**Task instructions**
Out of the data below, copy every line with the string "cols".

**Records for the exercise**
Background: an optimization exercise with open tools, aiming at small area, a short achievable clock period and few clock cycles per item. Do not read the settings as production practice. Function was checked by simulation only, so behaviour that the tests miss may differ from the original.

Setup of try-lagoon:
==> flow/design.v (excerpt) <==
module aes_round_unit (
    input  wire         clk,
    input  wire         rst,         
    input  wire         in_valid,
    output wire         in_ready,
    input  wire [1:0]   in_ksize,    
    input  wire [255:0] in_key,      
    input  wire [127:0] in_block,
    output wire         out_valid,
    input  wire         out_ready,
    output wire [127:0] out_block
);
Settings: LEC_CHECK=0, CAP_MARGIN=20, CORE_MARGIN=2, CORE_UTILIZATION=35, PLACE_DENSITY=0.45, SLEW_MARGIN=20; clock period 12.0 ns.
standard.sh (not shown) runs the stock make flow with config.mk's settings and CLKGATE_MAP_FILE= SYNTH_SCRIPT=/design/flow/synth_recipe.tcl, a recipe that flattens the netlist after the stock synthesis.
==> flow/flow/run.sh <==
#!/bin/bash
set -euo pipefail
MARGIN=7.5
here=$(pwd)
rm -rf "$here/scripts"
cp -r "$FLOW_HOME/scripts" "$here/scripts"
cp "$here/flow/abc.script" "$here/scripts/abc_area.script"
BUFFER_PORTS_ARGS="-buffer_cell sky130_fd_sc_hd__buf_4" bash standard.sh ABC_AREA=1 SCRIPTS_DIR="$here/scripts" SETUP_SLACK_MARGIN=$MARGIN finish > standard_flow.log 2>&1
==> flow/flow/abc.script <==
strash
dc2
&get -n
&dch -f
&nf -R 1000
&put
topo
stime -c
buffer -c
upsize -c
dnsize -c
Every stage of the flow completed for try-lagoon, and the final layout passed the timing, DRC and antenna checks.
Testbench counts of try-lagoon, summed over its fixed seeds: cycles 14,936, items 1,224.
Inputs modified between try-lagoon and try-sierra:
==> flow/flow/run.sh <==
#!/bin/bash
set -euo pipefail
MARGIN=7
here=$(pwd)
rm -rf "$here/scripts"
cp -r "$FLOW_HOME/scripts" "$here/scripts"
cp "$here/flow/abc.script" "$here/scripts/abc_area.script"
bash standard.sh ABC_AREA=1 SCRIPTS_DIR="$here/scripts" SETUP_SLACK_MARGIN=$MARGIN finish > standard_flow.log 2>&1
### Flow results
Looking at wire length, try-sierra sits 5.6 mm below try-lagoon. try-sierra finished end to end and its layout was clean on timing, DRC and antenna. Comparing try-sierra and try-lagoon, minimum clock period after layout is lower on try-lagoon. try-lagoon → try-sierra: final critical-path share of the clock period now larger. Detailed-router iteration count before antenna repair on try-sierra is up relative to try-lagoon. The worst setup slack in try-sierra sits 0.77 ns below the value recorded for try-lagoon.
## Diff of input files: try-garnet against try-sierra
--- a/flow/flow/run.sh
+++ b/flow/flow/run.sh
@@ -3 +3 @@
-MARGIN=7
+MARGIN=7.5
Notes after the runs:
Total length of routed wires: try-garnet vs try-sierra up about 1.2%
Setup slack of the worst register-to-register path, try-garnet and try-sierra: larger value in try-garnet
The post-route worst hold slack of try-sierra and that of try-garnet are within noise of each other.
The final cycle utilization of the critical path reported for try-garnet is smaller than that of try-sierra by 6.2 points.
[compare] base=try-sierra new=try-garnet: minimum clock period after layout has decreased.
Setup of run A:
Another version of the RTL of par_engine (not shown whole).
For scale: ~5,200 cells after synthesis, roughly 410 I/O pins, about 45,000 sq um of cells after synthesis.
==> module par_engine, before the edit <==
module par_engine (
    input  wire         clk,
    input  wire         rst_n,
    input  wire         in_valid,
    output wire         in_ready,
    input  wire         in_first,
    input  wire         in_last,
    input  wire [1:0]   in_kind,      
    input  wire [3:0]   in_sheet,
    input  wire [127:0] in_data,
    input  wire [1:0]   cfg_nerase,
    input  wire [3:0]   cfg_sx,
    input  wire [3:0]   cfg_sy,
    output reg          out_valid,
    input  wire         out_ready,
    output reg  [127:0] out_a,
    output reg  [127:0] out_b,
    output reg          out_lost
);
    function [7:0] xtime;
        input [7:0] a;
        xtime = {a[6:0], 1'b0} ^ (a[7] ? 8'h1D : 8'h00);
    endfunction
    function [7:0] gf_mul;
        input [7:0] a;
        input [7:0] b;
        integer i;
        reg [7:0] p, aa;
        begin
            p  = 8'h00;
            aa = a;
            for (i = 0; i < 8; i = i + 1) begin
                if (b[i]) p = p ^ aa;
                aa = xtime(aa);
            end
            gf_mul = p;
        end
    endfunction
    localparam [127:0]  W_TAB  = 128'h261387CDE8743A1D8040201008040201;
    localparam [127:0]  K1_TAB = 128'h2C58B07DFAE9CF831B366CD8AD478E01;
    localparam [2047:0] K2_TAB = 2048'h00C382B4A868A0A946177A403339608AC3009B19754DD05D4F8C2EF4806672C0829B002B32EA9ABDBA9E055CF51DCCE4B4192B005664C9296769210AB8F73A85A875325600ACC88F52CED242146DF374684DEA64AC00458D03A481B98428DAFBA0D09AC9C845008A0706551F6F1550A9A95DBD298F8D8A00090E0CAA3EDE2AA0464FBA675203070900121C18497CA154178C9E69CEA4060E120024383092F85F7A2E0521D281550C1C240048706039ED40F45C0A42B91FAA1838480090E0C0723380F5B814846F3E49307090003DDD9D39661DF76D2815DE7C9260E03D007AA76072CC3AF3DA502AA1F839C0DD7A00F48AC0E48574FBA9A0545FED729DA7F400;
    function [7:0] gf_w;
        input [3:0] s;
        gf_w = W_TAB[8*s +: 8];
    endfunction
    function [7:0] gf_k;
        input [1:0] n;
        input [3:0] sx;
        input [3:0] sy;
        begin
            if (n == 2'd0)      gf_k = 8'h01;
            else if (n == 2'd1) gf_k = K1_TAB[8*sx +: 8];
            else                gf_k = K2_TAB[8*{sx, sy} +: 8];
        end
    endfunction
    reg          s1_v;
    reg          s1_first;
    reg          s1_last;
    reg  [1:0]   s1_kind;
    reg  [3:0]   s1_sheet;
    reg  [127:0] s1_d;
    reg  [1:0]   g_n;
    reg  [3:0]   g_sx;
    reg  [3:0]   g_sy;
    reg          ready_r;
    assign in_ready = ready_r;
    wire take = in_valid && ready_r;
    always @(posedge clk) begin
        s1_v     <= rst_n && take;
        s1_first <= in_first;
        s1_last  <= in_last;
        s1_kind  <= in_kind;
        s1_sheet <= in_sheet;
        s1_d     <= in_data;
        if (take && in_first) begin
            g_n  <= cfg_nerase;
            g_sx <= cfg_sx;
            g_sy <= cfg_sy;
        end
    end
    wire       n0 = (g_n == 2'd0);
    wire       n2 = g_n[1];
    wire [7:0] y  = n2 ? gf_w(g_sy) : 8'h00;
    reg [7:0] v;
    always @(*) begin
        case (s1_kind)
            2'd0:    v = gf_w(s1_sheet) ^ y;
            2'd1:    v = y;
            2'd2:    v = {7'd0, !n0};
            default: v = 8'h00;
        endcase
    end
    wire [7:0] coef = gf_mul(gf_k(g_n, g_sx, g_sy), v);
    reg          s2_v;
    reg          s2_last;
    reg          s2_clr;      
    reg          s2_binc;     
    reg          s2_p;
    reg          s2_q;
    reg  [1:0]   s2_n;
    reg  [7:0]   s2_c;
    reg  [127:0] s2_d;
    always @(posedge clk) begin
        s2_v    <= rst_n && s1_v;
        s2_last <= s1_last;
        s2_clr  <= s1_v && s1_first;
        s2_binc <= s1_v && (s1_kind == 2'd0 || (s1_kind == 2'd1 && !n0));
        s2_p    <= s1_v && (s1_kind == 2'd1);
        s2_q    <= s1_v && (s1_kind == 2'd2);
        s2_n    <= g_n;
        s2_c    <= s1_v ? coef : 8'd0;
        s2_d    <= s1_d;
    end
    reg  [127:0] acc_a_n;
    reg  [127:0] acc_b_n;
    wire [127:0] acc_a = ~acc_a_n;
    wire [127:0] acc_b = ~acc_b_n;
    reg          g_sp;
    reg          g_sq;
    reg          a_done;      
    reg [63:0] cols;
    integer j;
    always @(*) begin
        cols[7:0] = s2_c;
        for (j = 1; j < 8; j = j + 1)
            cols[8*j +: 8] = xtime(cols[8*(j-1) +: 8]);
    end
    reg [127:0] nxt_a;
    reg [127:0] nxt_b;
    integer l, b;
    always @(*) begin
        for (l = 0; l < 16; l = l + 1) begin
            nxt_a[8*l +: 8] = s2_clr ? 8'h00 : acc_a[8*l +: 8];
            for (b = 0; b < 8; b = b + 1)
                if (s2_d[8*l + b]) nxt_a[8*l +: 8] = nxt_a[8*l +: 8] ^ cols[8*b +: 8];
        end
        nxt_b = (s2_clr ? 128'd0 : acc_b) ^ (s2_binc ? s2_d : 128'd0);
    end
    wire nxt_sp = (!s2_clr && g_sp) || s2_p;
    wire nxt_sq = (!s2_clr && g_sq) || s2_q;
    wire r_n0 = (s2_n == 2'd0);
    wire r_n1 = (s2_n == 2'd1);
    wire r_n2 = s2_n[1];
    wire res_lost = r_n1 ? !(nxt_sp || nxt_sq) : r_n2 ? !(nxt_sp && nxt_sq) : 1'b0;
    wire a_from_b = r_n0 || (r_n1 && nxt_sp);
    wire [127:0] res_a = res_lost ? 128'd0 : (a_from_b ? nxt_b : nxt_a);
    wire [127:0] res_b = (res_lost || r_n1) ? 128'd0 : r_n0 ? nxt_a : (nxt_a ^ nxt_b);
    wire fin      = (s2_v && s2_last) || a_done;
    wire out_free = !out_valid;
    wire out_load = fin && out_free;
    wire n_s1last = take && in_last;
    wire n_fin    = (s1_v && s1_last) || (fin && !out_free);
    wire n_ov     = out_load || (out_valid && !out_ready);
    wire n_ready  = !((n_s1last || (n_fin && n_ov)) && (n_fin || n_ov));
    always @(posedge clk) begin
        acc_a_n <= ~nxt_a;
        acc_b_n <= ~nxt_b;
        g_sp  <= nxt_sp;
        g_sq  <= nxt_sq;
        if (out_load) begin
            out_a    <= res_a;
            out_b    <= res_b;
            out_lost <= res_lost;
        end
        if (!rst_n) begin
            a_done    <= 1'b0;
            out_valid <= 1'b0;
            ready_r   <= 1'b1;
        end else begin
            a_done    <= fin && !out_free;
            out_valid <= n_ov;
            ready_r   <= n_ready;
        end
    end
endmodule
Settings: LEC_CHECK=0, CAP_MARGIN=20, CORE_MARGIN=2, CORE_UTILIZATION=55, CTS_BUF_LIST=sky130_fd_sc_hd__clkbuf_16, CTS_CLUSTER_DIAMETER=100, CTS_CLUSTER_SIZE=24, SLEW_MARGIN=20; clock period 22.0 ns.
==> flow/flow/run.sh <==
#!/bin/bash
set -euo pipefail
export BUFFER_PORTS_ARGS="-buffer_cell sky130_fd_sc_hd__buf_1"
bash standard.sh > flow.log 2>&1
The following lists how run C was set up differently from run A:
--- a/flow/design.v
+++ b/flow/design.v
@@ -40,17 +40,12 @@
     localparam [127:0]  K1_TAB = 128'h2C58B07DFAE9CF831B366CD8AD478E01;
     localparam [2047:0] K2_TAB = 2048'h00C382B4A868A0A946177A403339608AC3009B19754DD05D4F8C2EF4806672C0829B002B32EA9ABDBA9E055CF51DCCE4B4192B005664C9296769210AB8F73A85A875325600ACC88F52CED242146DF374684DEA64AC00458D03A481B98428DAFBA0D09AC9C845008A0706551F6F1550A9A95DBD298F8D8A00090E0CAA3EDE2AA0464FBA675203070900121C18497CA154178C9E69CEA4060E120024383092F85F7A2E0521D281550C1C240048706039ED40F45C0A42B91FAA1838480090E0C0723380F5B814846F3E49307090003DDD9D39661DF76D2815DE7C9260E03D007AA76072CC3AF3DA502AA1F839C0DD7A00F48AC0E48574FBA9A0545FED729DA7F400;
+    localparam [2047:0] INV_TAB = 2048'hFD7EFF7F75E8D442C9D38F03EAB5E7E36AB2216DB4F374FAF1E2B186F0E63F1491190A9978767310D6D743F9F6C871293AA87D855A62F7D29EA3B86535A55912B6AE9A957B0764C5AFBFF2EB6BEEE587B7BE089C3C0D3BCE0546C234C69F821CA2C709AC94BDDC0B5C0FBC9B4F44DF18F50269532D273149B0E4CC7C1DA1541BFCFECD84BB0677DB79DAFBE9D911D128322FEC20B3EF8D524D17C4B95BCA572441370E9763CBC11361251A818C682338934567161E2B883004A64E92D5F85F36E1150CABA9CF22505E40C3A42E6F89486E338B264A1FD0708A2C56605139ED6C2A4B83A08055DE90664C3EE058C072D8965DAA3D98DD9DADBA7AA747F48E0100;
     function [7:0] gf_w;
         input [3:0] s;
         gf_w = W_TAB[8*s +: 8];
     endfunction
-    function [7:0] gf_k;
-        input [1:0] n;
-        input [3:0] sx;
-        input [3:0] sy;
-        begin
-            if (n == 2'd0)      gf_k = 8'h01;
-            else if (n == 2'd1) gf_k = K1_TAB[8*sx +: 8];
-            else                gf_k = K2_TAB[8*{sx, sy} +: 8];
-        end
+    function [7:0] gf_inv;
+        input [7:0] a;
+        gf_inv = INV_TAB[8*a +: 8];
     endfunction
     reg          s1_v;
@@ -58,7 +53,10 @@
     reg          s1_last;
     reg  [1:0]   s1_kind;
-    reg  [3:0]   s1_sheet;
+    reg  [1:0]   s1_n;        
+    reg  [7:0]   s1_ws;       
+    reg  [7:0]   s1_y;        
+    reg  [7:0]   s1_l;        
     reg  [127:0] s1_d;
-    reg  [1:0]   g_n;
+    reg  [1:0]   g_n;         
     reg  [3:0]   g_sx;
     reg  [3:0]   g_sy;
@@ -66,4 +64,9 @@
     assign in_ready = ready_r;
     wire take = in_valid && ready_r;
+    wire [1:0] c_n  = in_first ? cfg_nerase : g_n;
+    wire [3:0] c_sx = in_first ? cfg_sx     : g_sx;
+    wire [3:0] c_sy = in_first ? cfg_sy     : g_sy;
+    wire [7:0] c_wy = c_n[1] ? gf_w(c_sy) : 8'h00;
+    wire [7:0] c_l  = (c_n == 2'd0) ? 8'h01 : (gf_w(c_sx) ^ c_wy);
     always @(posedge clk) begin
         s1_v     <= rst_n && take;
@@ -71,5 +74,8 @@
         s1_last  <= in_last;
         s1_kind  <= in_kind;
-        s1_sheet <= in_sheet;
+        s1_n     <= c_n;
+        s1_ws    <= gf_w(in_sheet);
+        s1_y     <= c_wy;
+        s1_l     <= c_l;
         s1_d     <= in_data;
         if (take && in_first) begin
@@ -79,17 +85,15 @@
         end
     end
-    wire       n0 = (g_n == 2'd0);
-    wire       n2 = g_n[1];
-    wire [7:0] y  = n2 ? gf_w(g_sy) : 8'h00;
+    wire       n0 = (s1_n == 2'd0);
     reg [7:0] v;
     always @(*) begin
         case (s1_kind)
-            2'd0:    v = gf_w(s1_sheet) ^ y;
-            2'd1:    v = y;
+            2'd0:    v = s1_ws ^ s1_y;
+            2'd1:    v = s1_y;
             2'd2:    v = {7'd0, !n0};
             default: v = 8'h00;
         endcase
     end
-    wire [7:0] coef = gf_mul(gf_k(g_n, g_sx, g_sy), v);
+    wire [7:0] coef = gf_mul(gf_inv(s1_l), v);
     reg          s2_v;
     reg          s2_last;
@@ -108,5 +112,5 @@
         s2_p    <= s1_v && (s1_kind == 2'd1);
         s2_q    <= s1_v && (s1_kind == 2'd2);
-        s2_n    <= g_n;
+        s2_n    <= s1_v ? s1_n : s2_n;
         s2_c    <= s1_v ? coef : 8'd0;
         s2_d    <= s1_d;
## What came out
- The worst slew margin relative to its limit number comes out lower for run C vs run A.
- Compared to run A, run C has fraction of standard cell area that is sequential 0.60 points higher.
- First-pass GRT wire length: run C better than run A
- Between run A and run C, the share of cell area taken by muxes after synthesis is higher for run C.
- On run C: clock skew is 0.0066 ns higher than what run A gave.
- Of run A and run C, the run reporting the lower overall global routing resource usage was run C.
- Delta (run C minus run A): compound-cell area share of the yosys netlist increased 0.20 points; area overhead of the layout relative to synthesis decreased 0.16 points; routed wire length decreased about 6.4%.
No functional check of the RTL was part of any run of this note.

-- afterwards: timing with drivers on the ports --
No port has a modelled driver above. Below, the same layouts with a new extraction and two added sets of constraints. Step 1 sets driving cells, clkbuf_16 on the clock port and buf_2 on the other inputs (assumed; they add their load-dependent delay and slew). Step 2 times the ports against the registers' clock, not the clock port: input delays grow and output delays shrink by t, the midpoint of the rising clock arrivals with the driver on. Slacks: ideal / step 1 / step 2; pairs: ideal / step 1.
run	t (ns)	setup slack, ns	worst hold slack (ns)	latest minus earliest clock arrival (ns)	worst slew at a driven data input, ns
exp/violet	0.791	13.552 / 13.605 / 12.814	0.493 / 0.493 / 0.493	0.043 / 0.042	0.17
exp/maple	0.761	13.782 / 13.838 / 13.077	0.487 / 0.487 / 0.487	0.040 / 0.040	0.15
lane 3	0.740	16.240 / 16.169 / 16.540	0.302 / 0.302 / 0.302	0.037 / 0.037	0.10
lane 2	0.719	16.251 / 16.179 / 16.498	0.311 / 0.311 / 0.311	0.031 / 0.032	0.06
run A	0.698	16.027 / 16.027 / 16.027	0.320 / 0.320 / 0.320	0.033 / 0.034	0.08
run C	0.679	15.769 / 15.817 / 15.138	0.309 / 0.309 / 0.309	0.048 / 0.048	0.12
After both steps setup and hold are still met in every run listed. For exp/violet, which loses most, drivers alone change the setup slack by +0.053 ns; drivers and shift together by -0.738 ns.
This is an optimization exercise on Yosys and OpenROAD, whose aim is small area, a short achievable clock period and few clock cycles per item, not a production implementation. The RTL was checked by simulation tests, not by an equivalence proof against the original design. Power is estimated from default activity; no workload was simulated.

## cluster_finder
module cluster_finder (
    input  wire         clk,
    input  wire         rst,           
    input  wire [13:0]  cl_seed,       
    input  wire         in_valid,
    output wire         in_ready,
    input  wire [139:0] in_row,        
    input  wire [9:0]   in_miss,       
    input  wire [15:0]  in_cn,         
    input  wire [11:0]  in_addr,
    input  wire         in_ts_lost,
    input  wire         in_nsync,
    output wire         out_valid,
    input  wire         out_ready,
    output wire [191:0] out_frame
);
Size: about 7,000 cells after synthesis, ~940 flip-flops, about 390 I/O pins, ~58,000 um^2 of cells after synthesis.
clock: 20.0 ns
lec_check: 0
cap_margin: 20
core_margin: 2
core_utilization: 50
cts_cluster_diameter: 100
cts_cluster_size: 24
place_density: 0.65
slew_margin: 20
tns_end_percent: 0
standard.sh (not shown) runs the stock make flow with config.mk's settings and CLKGATE_MAP_FILE= SYNTH_SCRIPT=/design/flow/synth_recipe.tcl, a recipe that flattens the netlist after the stock synthesis.
==> flow/flow/run.sh <==
#!/bin/bash
# Own layout flow: the standard flow (standard.sh), with two changes.
#  1. Synthesis maps the logic with a delay-driven ABC script (flow/abc_speed.script)
#     and without Yosys's full-adder extraction, so that ABC sees whole logic cones.
#     Registers are mapped before ABC, exactly as in the standard synthesis.
#  2. Timing repair aims for a setup margin of SETUP_SLACK_MARGIN ns at the design's
#     clock period, so that repair works toward a shorter achieved period.
# Every tool's output goes to a log file in this folder (and ORFS's own logs under orfs/logs).
set -uo pipefail
HERE=$(pwd)
rm -rf "$HERE/scripts_own"
cp -r "$FLOW_HOME/scripts" "$HERE/scripts_own"
cp "$HERE/flow/abc_speed.script" "$HERE/scripts_own/abc_speed.script"
MARGIN=$(cat "$HERE/flow/margin.txt" 2>/dev/null || echo 14)
bash standard.sh SCRIPTS_DIR="$HERE/scripts_own" ADDER_MAP_FILE= SETUP_SLACK_MARGIN="$MARGIN" finish > "$HERE/standard_flow.log" 2>&1
status=$?
echo "standard.sh exit status $status" >> "$HERE/standard_flow.log"
exit $status
==> flow/flow/abc_speed.script <==
strash
dch
map -D 5000
topo
buffer -c
upsize -D 5000
dnsize -D 5000
stime -c
==> flow/flow/margin.txt <==
15
The starting point went through all stages and came out clean.
Testbench counts at the start, summed over its fixed seeds: cycles 3,240, frames 320.
Source: an optimization exercise on an open RTL-to-GDS flow (aim: small area, a short achievable clock period and few clock cycles per item). Production flows keep margins and buffers that such runs may drop. Where RTL was checked, it was by simulation tests only, not by an equivalence proof against the original. Power figures rest on the tool's default switching activity, not on a simulated workload.

Design spindle_lane, start of the top module:
module spindle_lane (
    input  wire        clk,
    input  wire        rst,
    input  wire        in_valid,
    output wire        in_ready,
    input  wire [2:0]  in_op,
    input  wire        in_acc,
    input  wire [15:0] in_a,
    input  wire [1:0]  in_a_tag,
    input  wire [15:0] in_b,
    input  wire [1:0]  in_b_tag,
    input  wire [3:0]  in_shift,
    input  wire        in_i32,
    output reg         out_valid,
    output reg  [31:0] out_data,
    output reg  [1:0]  out_tag,
    output reg         out_cond_valid,
    output reg  [1:0]  out_cond
);
Settings: LEC_CHECK=0, CAP_MARGIN=20, CORE_MARGIN=2, CORE_UTILIZATION=40, SLEW_MARGIN=20; clock period 12.0 ns.
standard.sh (not shown) runs the stock make flow with config.mk's settings and CLKGATE_MAP_FILE= SYNTH_SCRIPT=/design/flow/synth_recipe.tcl, a recipe that flattens the netlist after the stock synthesis.
==> flow/flow/run.sh <==
#!/bin/bash
# The standard layout (standard.sh: ORFS synthesis to finish), with
# these make settings on top:
#  - CTS_*: clock-tree clustering;
set -euo pipefail
bash standard.sh SETUP_SLACK_MARGIN=8.7 CORE_UTILIZATION=70 PLACE_DENSITY=0.78 CTS_CLUSTER_SIZE=25 CTS_CLUSTER_DIAMETER=200 'BUFFER_PORTS_ARGS=-buffer_cell sky130_fd_sc_hd__buf_1' finish > standard.log 2>&1
The baseline completed with no timing, DRC or antenna violations.
Testbench counts at the start, summed over its fixed seeds: cycles 24,103, items 24,079.
==> next run, changes <==
--- a/flow/design.v
+++ b/flow/design.v
@@ -309,50 +309,55 @@
     wire fs89 = hs17 ^ fc65 ^ 1'b1;
     wire fc89 = (hs17 & fc65) | (hs17 & 1'b1) | (fc65 & 1'b1);
     wire fs90 = ~pp6[16] ^ pp7[14] ^ hc17;
     wire fc90 = (~pp6[16] & pp7[14]) | (~pp6[16] & hc17) | (pp7[14] & hc17);
     wire hs20 = pp7[15] ^ 1'b1;
     wire hc20 = pp7[15] & 1'b1;
     assign ps = {1'b1, 1'b1, 1'b1, 1'b1, 1'b1, 1'b1, 1'b1, 1'b1, 1'b1, 1'b1, ~pp7[16], hs20, fs90, fs89, fs88, fs87, fs86, fs85, fs84, fs83, fs82, fs81, fs80, fs79, fs78, fs77, fs76, fs75, fs74, fs73, fs72, fs71, fs70, fs69, fs68, fs67, fs66, hs19, hs18, pp0[1], pp0[0]};
     assign pc = {1'b0, 1'b0, 1'b0, 1'b0, 1'b0, 1'b0, 1'b0, 1'b0, 1'b0, 1'b0, hc20, fc90, fc89, fc88, fc87, fc86, fc85, fc84, fc83, fc82, fc81, fc80, fc79, fc78, fc77, fc76, fc75, fc74, fc73, fc72, fc71, fc70, fc69, fc68, fc67, fc66, hc19, hc18, bneg[1], 1'b0, bneg[0]};
+    localparam LO = 8;
+    wire [LO:0] plo = {1'b0, ps[LO-1:0]} + {1'b0, pc[LO-1:0]};
     wire reads_inv = a_ainv | ((is_mac | is_msub) & a_binv);
     reg        b_arith, b_clr, b_cmp, b_sign, b_store;
     reg        b_inv;
     reg [3:0]  b_shift;
     reg        b_i32;
-    reg [40:0] b_ps, b_pc;
+    reg [40:0] b_ps, b_pc;         
+    reg [LO:0] b_plo;              
     always @(posedge clk) begin
         b_arith <= a_v & ~rst & (is_add | is_sub | is_mac | is_msub);
         b_clr   <= a_v & ~rst & (a_op == OP_CLR);
         b_cmp   <= a_v & ~rst & (a_op == OP_CMP);
         b_sign  <= a_v & ~rst & (a_op == OP_SIGN);
         b_store <= a_v & ~rst & (a_op == OP_STORE);
         b_inv   <= reads_inv;
         b_shift <= a_shift;
         b_i32   <= a_i32;
         b_ps    <= ps;
         b_pc    <= pc;
+        b_plo   <= plo;
     end
     reg [40:0] xr, yr;
     reg        xr_g, xr_gn, xr_inv;    
     reg        yr_g, yr_gn, yr_inv;    
     reg        xmap;
     reg        rst_q;
     wire [40:0] x = xr;
     wire [40:0] y = yr;
     wire x_inv = xr_inv;
     wire y_inv = yr_inv;
     wire x_guard = xr_g | (x[40] ^ x[39]);
     wire y_guard = yr_g | (y[40] ^ y[39]);
     wire x_gneg  = xr_g ? xr_gn : x[40];
-    wire [30:0] cs_s = x[30:0] ^ b_ps[30:0] ^ b_pc[30:0];
-    wire [30:0] cs_c = (x[30:0] & b_ps[30:0]) | (x[30:0] & b_pc[30:0]) |
-                       (b_ps[30:0] & b_pc[30:0]);
-    wire [31:0] lo   = {1'b0, cs_s} + {1'b0, cs_c[29:0], 1'b0};
+    wire [30:LO] cs_s = x[30:LO] ^ b_ps[30:LO] ^ b_pc[30:LO];
+    wire [30:LO] cs_c = (x[30:LO] & b_ps[30:LO]) | (x[30:LO] & b_pc[30:LO]) |
+                        (b_ps[30:LO] & b_pc[30:LO]);
+    wire [31:0]  lo   = {1'b0, cs_s, x[LO-1:0]} +
+                        {1'b0, cs_c[29:LO], b_plo[LO:0]};
     wire [9:0]  x_hi = x[40:31];
     wire [9:0]  hi_m = x_hi - 10'd1;
     wire [9:0]  hi_p = x_hi + 10'd1;
     wire [9:0]  hi_a = cs_c[30] ? x_hi : hi_m;    
     wire [9:0]  hi_b = cs_c[30] ? hi_p : x_hi;    
     wire [40:0] sum  = {lo[31] ? hi_b : hi_a, lo[30:0]};
     wire        sx     = x[40];
     wire [40:0] yy     = sx ? y : ~y;
After rerunning:
- wire length rose by a few percent
- non-clock buffer count climbs by 9
- combinational power goes up by a few percent
- cell area grows slightly
- core utilization is higher by 0.42 points
- cell count went up by a few percent
- area after synthesis barely changes
- worst setup slack is worse by 0.058 ns
- clock power went down by a few percent
- hold slack gains 0.013 ns
- die area is about the same
- total power rises by a few percent
- sequential share of layout area shrinks by 0.91 points
The RTL of the second run of this note was laid out without a check of its function.

[separate check: timing with driven ports]
In the flow no input, the clock included, has a driving cell. The finished layouts below were timed again as built, in two steps. Step 1: set_driving_cell puts a clkbuf_16 on clk and a buf_2 on each other input, an assumption about the parent block. Step 2, shift: input delay + t, output delay - t, t = (earliest + latest rising clock arrival at the registers) / 2. This alone moves slack from input paths to output paths. Three values: ideal ports, drivers, drivers and shift; two values: the first two.
run	t, ns	setup slack, ns	worst hold slack (ns)	worst data-port slew with drivers (ns)
the first run	0.534	8.651 / 8.605 / 8.389	0.319 / 0.319 / 0.319	0.04
the second run	0.536	8.594 / 8.594 / 8.367	0.332 / 0.332 / 0.332	0.03
After both steps every run listed still meets setup and hold. The setup slack of the first run, which loses most, moves by -0.046 ns with the drivers and by -0.262 ns with both steps.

**Answer to the exercise**
    reg [63:0] cols;
        cols[7:0] = s2_c;
            cols[8*j +: 8] = xtime(cols[8*(j-1) +: 8]);
                if (s2_d[8*l + b]) nxt_a[8*l +: 8] = nxt_a[8*l +: 8] ^ cols[8*b +: 8];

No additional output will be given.